Edgar Dias, senior regional director, Brocade India and SAARC throws light on the evolutions in the enterprise networking space, the shift to open networking and how Brocade is positioned to serve the changing networking needs of its customers
Please share some insights into how the enterprise networking industry is evolving in India. How are customer preferences changing?
Businesses are looking towards open networking and standardization as they eliminate the need for proprietary infrastructure and look to reduce costs and at the same time increase flexibility. Open Networking, which involves the development of an open, flexible and adaptable solution is fast gaining popularity and acceptance. SDN paves the way for faster digital transformation, faster time-to-market, quicker network provisioning including customized network functions and independence from physical topology as it eliminates network-related restrictions.
There is also a fundamental change happening in the customer’s approach towards decision making and how they do business with the vendor.

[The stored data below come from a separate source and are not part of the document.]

### config.mk
export PLATFORM = sky130hd
export DESIGN_NAME = wdm_mix
export DESIGN_NICKNAME = d
export VERILOG_FILES = /design/src/rtl/wdm_pkg.sv /design/src/rtl/wdm_mix.sv
export SDC_FILE = /design/constraint.sdc
export NUM_CORES = 1
export LEC_CHECK = 0
export ABC_CLOCK_PERIOD_IN_PS = 12720
export BUFFER_PORTS_ARGS = -buffer_cell sky130_fd_sc_hd__buf_2
export CAP_MARGIN = 15
export CORE_UTILIZATION = 55
export DETAILED_ROUTE_END_ITERATION = 8
export HOLD_SLACK_MARGIN = 0.1
export PLACE_DENSITY = 0.72
export SLEW_MARGIN = 15
export SYNTH_ARGS = -nofsm -noshare
export SYNTH_HDL_FRONTEND = slang
export SYNTH_SLANG_ARGS = --single-unit
### constraint.sdc
create_clock -name clk -period 12.72 [get_ports clk]
set_input_delay 2.544 -clock clk [delete_from_list [all_inputs] [get_ports clk]]
set_output_delay 2.544 -clock clk [all_outputs]
set_load 0.03 [all_outputs]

In the past, it was a waterfall model with the customers initiating RFP, everybody responding and the winner working for a couple of years to deliver the product. That’s not the case now. The modern customer has become much more sophisticated, but at the same time, they often do not know what they want. Sometimes, the problem is extremely new for Brocade too as the customer is making the transition and technology is also changing fast. Brocade takes the approach of POCs, brainstorms with them and helps solve their pain points.
Please elaborate a bit on Brocade's open strategy? How is the company increasing traction for its software-based solutions?
Brocade believes that open networking solutions and architectures are the future of networking, The biggest differentiation for us is we have an open architecture that is built around open standards and we have relationships across the spectrum that allows our customers to adopt best-of-breed solutions. One way we are demonstrating that, is through our work with OpenDaylight for the Brocade SDN Controller. OpenDaylight is a Linux Foundation Project that unites industry leaders in developing an open SDN platform in a vendor-neutral environment. The project is committed to furthering the adoption of SDN.
The Brocade SDN Controller, the first commercial Controller built directly from OpenDaylight code, allows users to freely optimize their network infrastructure to address the needs of their specific workloads.
The Brocade Flow Optimizer is also an SDN application that supports an OpenDaylight-based controller that provides real-time policy-based management for network traffic flows. When coupled with Brocade MLXe routers, the Brocade Flow Optimizer enables service providers and enterprises to gain proactive insight into their network traffic, mitigate network attacks, and eliminate network congestion, with the ultimate goal of improving the end user experience.
Additionally, we also offer scalable, SDN-enabled and SDN-ready networking platforms, including Brocade MLX Series router, Brocade VDX switch and Brocade ICX switch families. We have a virtual router, virtual switch, virtual load balancer and virtual firewall as well.
How is Brocade competing against major competitors like Cisco, Arista Networks and Juniper Networks?
Brocade is leading the industry, moving from hardware-based networking to software-based networking by embracing openness.
Brocade provides the enterprises and service providers an ability to build an infrastructure that is open and programmable.
The competitors can catch up on these features, but what service providers and customers value the most is that they can build their own services and applications on top of Brocade stack because of an open API on every layer. Brocade has a much broader portfolio of open products than Arista, Juniper or Cisco. It has everything from routers to switches that are campus-ready devices to data-center-ready devices. We have virtual software capabilities that span across the entire data center. Some of our main competitors have closed architecture solutions, so one has to build out based on the closed architecture. Their architectures are optimized around their servers but Brocade architecture is optimized around the server one wants to use.